此研究評估在腹瀉期間補充中鏈脂肪酸(MCT)油脂的效應,特別針對病人臨床表現的效應。17名,於菲律賓總醫院醫學中心小兒科病房及其鄰近的健康中心就診的急性腹瀉兒童,年齡6至47個月,平均年齡19.6個月。採用雙盲隨機設計。在納入研究前,由一名醫生進行身體及臨床評估。在補充之前及之後,由臨床研究者進行飲食、體位測量及生化評估。研究對象隨機分派進入MCT油脂補充飲食或非MCT油脂補充飲食。每日監測飲食攝取及腹瀉的頻率。任何可能會出現的副作用均接受嚴密的監控。兩組在研究開始之年齡、身高、體重、膽固醇或是三酸甘油酯濃度等基本特性均沒有顯著差異。研究開始及介入其間的營養素攝取也沒有顯著差異。在補充MCT油脂後,兩組的膽固醇及三酸甘油酯沒有不同。MCT組與非MCT組在研究開始、6小時及12小時候排便的次數沒有差異。採用蘇丹染色評估,沒有研究對象在介入期間有脂質吸收不良的現象。MCT組比起非MCT組的研究對象在體重增加率上達統計顯著差異(0.22 + 0.22 kg/day vs -.048 + .26 kg/day), (p=.042)。MCT油脂可能促進體重增加(雖然這個成分在體組成的名詞還不確定),且在急性腹瀉兒童短期介入呈現趨勢。因為受限於樣本數,使得無法下結論。MCT油脂不會引起嘔吐、脫水或脂質耐受不良。MCT油脂也不會造成膽固醇及三酸甘油酯的升高。

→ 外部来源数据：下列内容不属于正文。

$ cat config.mk
export PLATFORM = sky130hd
export DESIGN_NAME = stop_sequencer
export DESIGN_NICKNAME = d
export VERILOG_FILES = /design/src/verilog/stop_seq_pkg.sv /design/src/verilog/decel_ramp.sv /design/src/verilog/testpoint_mux.sv /design/src/verilog/stop_sequencer.sv
export VERILOG_INCLUDE_DIRS = /design/src /design/src/verilog
export SDC_FILE = /design/constraint.sdc
export NUM_CORES = 1
export LEC_CHECK = 0
export ABC_CLOCK_PERIOD_IN_PS = 5850
export BUFFER_PORTS_ARGS = -buffer_cell sky130_fd_sc_hd__buf_2
export CAP_MARGIN = 10
export CORE_UTILIZATION = 40
export CTS_BUF_LIST = sky130_fd_sc_hd__clkbuf_8
export DETAILED_ROUTE_END_ITERATION = 8
export RECOVER_POWER = 50
export SLEW_MARGIN = 10
export SYNTH_ARGS = -nofsm -noshare
export SYNTH_HDL_FRONTEND = slang
export SYNTH_SLANG_ARGS = --single-unit
$ cat constraint.sdc
create_clock -name pclk -period 5.85 [get_ports pclk]
set_input_delay 1.17 -clock pclk [delete_from_list [all_inputs] [get_ports pclk]]
set_output_delay 1.17 -clock pclk [all_outputs]
set_load 0.02 [all_outputs]
$ cat src/verilog/stop_seq_regs.svh
// Register offsets, reset values and timing counts of the stop sequencer
`ifndef STOP_SEQ_REGS_SVH
`define STOP_SEQ_REGS_SVH
`define OFS_STOP_MODE_A 12'h000
`define OFS_STOP_MODE_B 12'h004
`define OFS_DECEL_TIME_1 12'h008
`define OFS_DECEL_TIME_2 12'h00C
`define OFS_INJ_LEVEL 12'h010
`define OFS_HOLD_DURATION 12'h014
`define OFS_HOLD_CURRENT 12'h018
`define OFS_RUN_FREQ 12'h01C
`define OFS_STATUS 12'h020
`define OFS_TP1_SEL 12'h024
`define OFS_TP2_SEL 12'h028
`define OFS_TP1_VALUE 12'h02C
`define OFS_TP2_VALUE 12'h030
`define MODE_COAST 3'h1
`define MODE_DC_BRAKE 3'h3
`define MODE_RAMP_STOP 3'h4
`define MODE_RAMP_HOLD 3'h5
`define RST_STOP_MODE 3'h1
`define RST_DECEL_TIME 16'h0064
`define RST_TP_SEL 16'h01F3
`define TP_SEL_MAX 16'h03E7
`define TP_RESERVED_LO 16'h0008
`define TP_RESERVED_HI 16'h0063
`define TP_OWN_FREQ 16'h0064
`define TP_OWN_STATE 16'h0065
`define TP_OWN_HOLD 16'h0066
`define FULL_SCALE_FREQ 16'h7FFF
`define CLK_PERIOD_NS 100
`define TICK_TIME_NS 1000000
`define TICK_CYCLES ((`TICK_TIME_NS + `CLK_PERIOD_NS - 1) / `CLK_PERIOD_NS)
`endif

$ cat src/verilog/stop_seq_pkg.sv
// Types shared by the stop sequencer modules
package stop_seq_pkg;
  typedef enum logic [2:0] {
    st_stopped,
    st_running,
    st_ramp,
    st_timed_hold,
    st_dc_inject
  } stop_state_e;
  typedef logic [15:0] word_t;
endpackage

$ cat src/verilog/decel_ramp.sv
// Linear deceleration ramp from the present frequency down to zero
`timescale 1ns/1ps
module decel_ramp
  import stop_seq_pkg::*;
#(
  parameter int W = 16
) (
  // Clock and reset
  input wire logic pclk,
  input wire logic presetn,
  // Control
  input wire logic load,
  input wire logic [W-1:0] load_freq,
  input wire logic active,
  input wire logic ms_tick,
  input wire logic [15:0] decel_ms,
  input wire logic [W-1:0] full_scale,
  // Result
  output logic [W-1:0] freq,
  output logic at_zero
);
  typedef struct packed {
    logic [W-1:0] freq;
    logic [31:0] acc;
  } ramp_s;
  ramp_s q, d;

  // Full scale falls to zero in decel_ms (a zero time clears at once); else at most one step a cycle, so very
  // short times stretch. A tick and a step share a cycle so no tick is lost.
  always_comb begin
    d = q;
    if (load) begin
      d.freq = load_freq;
      d.acc = 32'h0000_0000;
    end else if (active && q.freq != '0) begin
      if (decel_ms == 16'h0000) begin
        d.freq = '0;
      end else begin
        if (q.acc >= {16'h0000, decel_ms}) begin
          d.acc = q.acc - {16'h0000, decel_ms};
          d.freq = q.freq - W'(1);
        end
        if (ms_tick) begin
          d.acc = d.acc + 32'(full_scale);
        end
      end
    end
  end

  always_ff @(posedge pclk or negedge presetn) begin
    if (!presetn) begin
      q <= '0;
    end else begin
      q <= d;
    end
  end

  assign freq = q.freq;
  assign at_zero = (q.freq == '0);
endmodule

$ cat src/verilog/testpoint_mux.sv
// Test-point selector decode onto a registered 16-bit value
`timescale 1ns/1ps
`include "stop_seq_regs.svh"
module testpoint_mux
  import stop_seq_pkg::*;
(
  // Clock and reset
  input wire logic pclk,
  input wire logic presetn,
  // Selection and sources
  input wire logic [15:0] sel,
  input wire logic [127:0] drive_quantities,
  input wire logic [15:0] own_freq,
  input wire logic [15:0] own_state,
  input wire logic [15:0] own_hold,
  // Result
  output logic [15:0] value
);
  typedef struct packed {
    logic [15:0] value;
  } tp_s;
  tp_s q, d;

  function automatic logic [15:0] pick(input logic [15:0] code);
    logic [15:0] r;
    r = 16'h0000;
    if (code < `TP_RESERVED_LO) begin
      r = drive_quantities[code[2:0]*16 +: 16];
    end else if (code <= `TP_RESERVED_HI) begin
      r = 16'h0000;
    end else if (code == `TP_OWN_FREQ) begin
      r = own_freq;
    end else if (code == `TP_OWN_STATE) begin
      r = own_state;
    end else if (code == `TP_OWN_HOLD) begin
      r = own_hold;
    end
    return r;
  endfunction

  always_comb begin
    d = q;
    d.value = pick(sel);
  end

  always_ff @(posedge pclk or negedge presetn) begin
    if (!presetn) begin
      q <= '0;
    end else begin
      q <= d;
    end
  end

  assign value = q.value;
endmodule

$ cat src/verilog/stop_sequencer.sv
// Stop-mode sequencer for the output stage with APB registers and test points
//
// Behaviour
// - Coast: gates off at once, motor freewheels
// - Stop mode value 3 selects DC brake
// - DC brake: output stops, DC level applied
// - DC brake ends only on enable open/start
// - Ramp to zero, then gates off
// - Machine stop selects second deceleration time
// - Timed DC hold when time and level nonzero
// - Output voltage zero after hold time
// - Ramp to hold: ramp, then DC hold
// - Hold removed only by enable/start
// - Selectors take 0..999, reset 499
// - Selectors reach otherwise hidden internal quantities
// - Test-point values read-only, 0..65535
// - Codes 0..7 map fixed drive quantities
// - Codes 8..99 reserved, read zero
`timescale 1ns/1ps
`include "stop_seq_regs.svh"
module stop_sequencer
  import stop_seq_pkg::*;
#(
  parameter int TICK_CYCLES = `TICK_CYCLES,
  parameter logic [15:0] FULL_SCALE = `FULL_SCALE_FREQ
) (
  // Clock and reset
  input wire logic pclk,
  input wire logic presetn,
  // APB slave
  input wire logic psel,
  input wire logic penable,
  input wire logic pwrite,
  input wire logic [11:0] paddr,
  input wire logic [31:0] pwdata,
  output logic [31:0] prdata,
  output logic pready,
  output logic pslverr,
  // Drive commands
  input wire logic enable_in,
  input wire logic start_cmd,
  input wire logic stop_cmd,
  input wire logic stop_select_b,
  input wire logic machine_stop,
  // Drive quantities for test points 0..7, code n in bits 16n+15:16n
  input wire logic [127:0] drive_quantities,
  // Power stage
  output logic gates_on,
  output logic [15:0] out_freq,
  output logic [15:0] out_volt,
  output logic dc_inject_on,
  output logic [15:0] dc_level
);
  typedef struct packed {
    stop_state_e state;
    logic [2:0] mode_a;
    logic [2:0] mode_b;
    logic [2:0] active_mode;
    logic [15:0] decel_1;
    logic [15:0] decel_2;
    logic [15:0] inj_level;
    logic [15:0] hold_ms;
    logic [15:0] hold_cur;
    logic [15:0] run_freq;
    logic [15:0] tp1_sel;
    logic [15:0] tp2_sel;
    logic [15:0] hold_cnt;
    logic [31:0] div_cnt;
    logic ms_tick;
    logic gates_on;
    logic dc_on;
    logic [15:0] dc_level;
    logic [15:0] volt;
    logic [15:0] freq;
    logic [31:0] prdata;
  } top_s;
  top_s q, d;

  logic [15:0] ramp_freq;
  logic ramp_zero;
  logic ramp_load;
  logic ramp_active;
  logic [15:0] tp1_value;
  logic [15:0] tp2_value;
  logic wr_en;
  logic rd_setup;
  logic hit;
  logic [2:0] sel_mode;

  function automatic logic mapped(input logic [11:0] a);
    logic r;
    r = 1'b0;
    unique case (a)
      `OFS_STOP_MODE_A, `OFS_STOP_MODE_B, `OFS_DECEL_TIME_1, `OFS_DECEL_TIME_2,
      `OFS_INJ_LEVEL, `OFS_HOLD_DURATION, `OFS_HOLD_CURRENT, `OFS_RUN_FREQ,
      `OFS_STATUS, `OFS_TP1_SEL, `OFS_TP2_SEL, `OFS_TP1_VALUE,
      `OFS_TP2_VALUE: r = 1'b1;
      default: r = 1'b0;
    endcase
    return r;
  endfunction

  // Stop codes other than the three named ones coast
  typedef enum logic [1:0] {
    beh_coast,
    beh_brake,
    beh_ramp_stop,
    beh_ramp_hold
  } stop_beh_e;

  function automatic stop_beh_e behaviour(input logic [2:0] code);
    stop_beh_e r;
    unique case (code)
      `MODE_DC_BRAKE: r = beh_brake;
      `MODE_RAMP_STOP: r = beh_ramp_stop;
      `MODE_RAMP_HOLD: r = beh_ramp_hold;
      default: r = beh_coast;
    endcase
    return r;
  endfunction

  // Out-of-range selector codes are dropped so each selector stays legal
  function automatic logic sel_legal(input logic [31:0] v);
    return v <= 32'(`TP_SEL_MAX);
  endfunction

  assign hit = mapped(paddr);
  assign wr_en = psel && penable && pwrite && hit;
  assign rd_setup = psel && !penable && !pwrite;
  assign pready = 1'b1;
  assign pslverr = psel && penable && !hit;

  // Mode B only while its selection input is asserted
  assign sel_mode = stop_select_b ? q.mode_b : q.mode_a;

  // Ramp reloads from the running reference until the stop begins
  assign ramp_load = (q.state == st_running) || (q.state == st_stopped);
  assign ramp_active = (q.state == st_ramp);

  always_comb begin
    d = q;
    d.ms_tick = 1'b0;
    if (q.div_cnt >= 32'(TICK_CYCLES - 1)) begin
      d.div_cnt = 32'h0000_0000;
      d.ms_tick = 1'b1;
    end else begin
      d.div_cnt = q.div_cnt + 32'h0000_0001;
    end

    // Register writes
    if (wr_en) begin
      unique case (paddr)
        `OFS_STOP_MODE_A: d.mode_a = pwdata[2:0];
        `OFS_STOP_MODE_B: d.mode_b = pwdata[2:0];
        `OFS_DECEL_TIME_1: d.decel_1 = pwdata[15:0];
        `OFS_DECEL_TIME_2: d.decel_2 = pwdata[15:0];
        `OFS_INJ_LEVEL: d.inj_level = pwdata[15:0];
        `OFS_HOLD_DURATION: d.hold_ms = pwdata[15:0];
        `OFS_HOLD_CURRENT: d.hold_cur = pwdata[15:0];
        `OFS_RUN_FREQ: d.run_freq = pwdata[15:0];
        `OFS_TP1_SEL: begin
          if (sel_legal(pwdata)) begin
            d.tp1_sel = pwdata[15:0];
          end
        end
        `OFS_TP2_SEL: begin
          if (sel_legal(pwdata)) begin
            d.tp2_sel = pwdata[15:0];
          end
        end
        default: d.mode_a = q.mode_a;
      endcase
    end

    // Read data captured in the setup phase
    d.prdata = 32'h0000_0000;
    if (rd_setup) begin
      unique case (paddr)
        `OFS_STOP_MODE_A: d.prdata = {29'h0, q.mode_a};
        `OFS_STOP_MODE_B: d.prdata = {29'h0, q.mode_b};
        `OFS_DECEL_TIME_1: d.prdata = {16'h0, q.decel_1};
        `OFS_DECEL_TIME_2: d.prdata = {16'h0, q.decel_2};
        `OFS_INJ_LEVEL: d.prdata = {16'h0, q.inj_level};
        `OFS_HOLD_DURATION: d.prdata = {16'h0, q.hold_ms};
        `OFS_HOLD_CURRENT: d.prdata = {16'h0, q.hold_cur};
        `OFS_RUN_FREQ: d.prdata = {16'h0, q.run_freq};
        `OFS_STATUS: d.prdata = {ramp_freq, 10'h0, q.dc_on, q.gates_on, q.state, ramp_zero};
        `OFS_TP1_SEL: d.prdata = {16'h0, q.tp1_sel};
        `OFS_TP2_SEL: d.prdata = {16'h0, q.tp2_sel};
        `OFS_TP1_VALUE: d.prdata = {16'h0, tp1_value};
        `OFS_TP2_VALUE: d.prdata = {16'h0, tp2_value};
        default: d.prdata = 32'h0000_0000;
      endcase
    end

    // Stop sequencing
    unique case (q.state)
      st_stopped: begin
        d.gates_on = 1'b0;
        d.dc_on = 1'b0;
        d.volt = 16'h0000;
        if (start_cmd && enable_in) begin
          d.state = st_running;
        end
      end
      st_running: begin
        d.gates_on = 1'b1;
        d.volt = q.run_freq;
        if (stop_cmd) begin
          d.active_mode = sel_mode;
          unique case (behaviour(sel_mode))
            beh_brake: begin
              // Normal output ends now, DC on one phase instead
              d.state = st_dc_inject;
              d.dc_level = q.inj_level;
              d.dc_on = 1'b1;
              d.volt = 16'h0000;
            end
            beh_ramp_stop, beh_ramp_hold: begin
              d.state = st_ramp;
            end
            beh_coast: begin
              // Dynamic braking detail lives elsewhere, so it coasts here
              d.state = st_stopped;
              d.gates_on = 1'b0;
              d.volt = 16'h0000;
            end
          endcase
        end
      end
      st_ramp: begin
        d.volt = ramp_freq;
        if (ramp_zero) begin
          if (behaviour(q.active_mode) == beh_ramp_hold) begin
            d.state = st_dc_inject;
            d.dc_level = q.inj_level;
            d.dc_on = 1'b1;
            d.volt = 16'h0000;
          end else if (q.hold_ms != 16'h0000 && q.hold_cur != 16'h0000) begin
            d.state = st_timed_hold;
            d.dc_level = q.hold_cur;
            d.dc_on = 1'b1;
            d.hold_cnt = q.hold_ms;
            d.volt = 16'h0000;
          end else begin
            // Transistors turn off only once the output has reached zero
            d.state = st_stopped;
            d.gates_on = 1'b0;
            d.volt = 16'h0000;
          end
        end
      end
      st_timed_hold: begin
        if (q.ms_tick) begin
          d.hold_cnt = q.hold_cnt - 16'h0001;
          if (q.hold_cnt == 16'h0001) begin
            d.state = st_stopped;
            d.dc_on = 1'b0;
            d.dc_level = 16'h0000;
            d.gates_on = 1'b0;
            d.volt = 16'h0000;
          end
        end
      end
      st_dc_inject: begin
        // Holds until enable opens or start returns; a stop has no effect
        if (start_cmd && enable_in) begin
          d.state = st_running;
          d.dc_on = 1'b0;
          d.dc_level = 16'h0000;
        end
      end
    endcase

    // Opening the enable input releases the motor from any state
    if (!enable_in) begin
      d.state = st_stopped;
      d.dc_on = 1'b0;
      d.dc_level = 16'h0000;
      d.gates_on = 1'b0;
      d.volt = 16'h0000;
    end

    // Frequency is shown only while the stage drives or ramps
    d.freq = (d.state == st_running || d.state == st_ramp) ? d.volt : 16'h0000;
  end

  always_ff @(posedge pclk or negedge presetn) begin
    if (!presetn) begin
      q <= '0;
      q.state <= st_stopped;
      q.mode_a <= `RST_STOP_MODE;
      q.mode_b <= `RST_STOP_MODE;
      q.active_mode <= `RST_STOP_MODE;
      q.decel_1 <= `RST_DECEL_TIME;
      q.decel_2 <= `RST_DECEL_TIME;
      q.tp1_sel <= `RST_TP_SEL;
      q.tp2_sel <= `RST_TP_SEL;
    end else begin
      q <= d;
    end
  end

  decel_ramp #(
    .W(16)
  ) decel_ramp_inst (
    .pclk(pclk),
    .presetn(presetn),
    .load(ramp_load),
    .load_freq(q.run_freq),
    .active(ramp_active),
    .ms_tick(q.ms_tick),
    .decel_ms(machine_stop ? q.decel_2 : q.decel_1),
    .full_scale(FULL_SCALE),
    .freq(ramp_freq),
    .at_zero(ramp_zero)
  );

  // One decode per selector; index 0 feeds test point one
  logic [15:0] tp_sel [2];
  logic [15:0] tp_value [2];
  assign tp_sel[0] = q.tp1_sel;
  assign tp_sel[1] = q.tp2_sel;
  assign tp1_value = tp_value[0];
  assign tp2_value = tp_value[1];

  for (genvar i = 0; i < 2; i++) begin : g_tp
    testpoint_mux testpoint_mux_inst (
      .pclk(pclk),
      .presetn(presetn),
      .sel(tp_sel[i]),
      .drive_quantities(drive_quantities),
      .own_freq(out_freq),
      .own_state({13'h0, q.state}),
      .own_hold(q.hold_cnt),
      .value(tp_value[i])
    );
  end

  assign prdata = q.prdata;
  assign gates_on = q.gates_on;
  assign out_volt = q.volt;
  assign out_freq = q.freq;
  assign dc_inject_on = q.dc_on;
  assign dc_level = q.dc_level;
endmodule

較多較大樣本及較長的時間之研究,將值得用以評估MCT油脂在兒童腹瀉的效應。

Parallel abstracts

This study was undertaken to determine the effect of medium-chain triglyceride (MCT) oil supplementation on the duration and episodes of diarrhea attacks, and specifically its effect on the clinical manifestations of patients. Seventeen children aged 6 months to 47 months old with a mean age of 19.6 months, suffering from acute diarrhea at the Pediatric Ward of the Philippine General Hospital Medical Center and other neighboring health centers were studied. A double-blind randomized design was employed. Physical and clinical assessment was performed by a physician prior to enrolment in the study. Dietary, anthropometric, and biochemical assessment were undertaken by clinical investigators before and after the supplementation. The subjects were randomly assigned to either the MCT oil- supplemented diet or the non-MCT oil diet. Daily monitoring of food intake and the frequency or episodes of diarrhea attacks was done. Subjects were closely monitored for any possible adverse reactions. The baseline characteristics of the subjects were not significantly different for any of age, height, weight, cholesterol or triglyceride concentrations between the two groups. Nutrient intakes at baseline and during intervention were also not significantly different. There were no differences in cholesterol and triglyceride between the two groups after supplementation. Stool frequencies of the MCT group and the non-MCT group at baseline, after the 6th hr, and at 12th hour, were not different. No subject developed fat malabsorption during the intervention, as assessed with Sudan Black stain. There was statistical significant difference in the rate of weight gain among subjects in the MCT group compared to subjects in the non-MCT group (0.22 ± 0.22 kg/day vs. -.048 ± .26 kg/day, (p= .042). MCT oil may promote weight gain (although what this constitutes in body compositional terms is uncertain) and shows a trend towards shorter duration of intervention among children with acute diarrhea. Limited sample size precludes conclusions on these possibilities. MCT oil did not cause vomiting, dehydration, or fat intolerance. MCT oil did not cause an elevation in cholesterol and triglyceride levels. More studies, with larger sample size, and longer duration will be worthwhile to assess the effect of MCT oil on childhood diarrhea.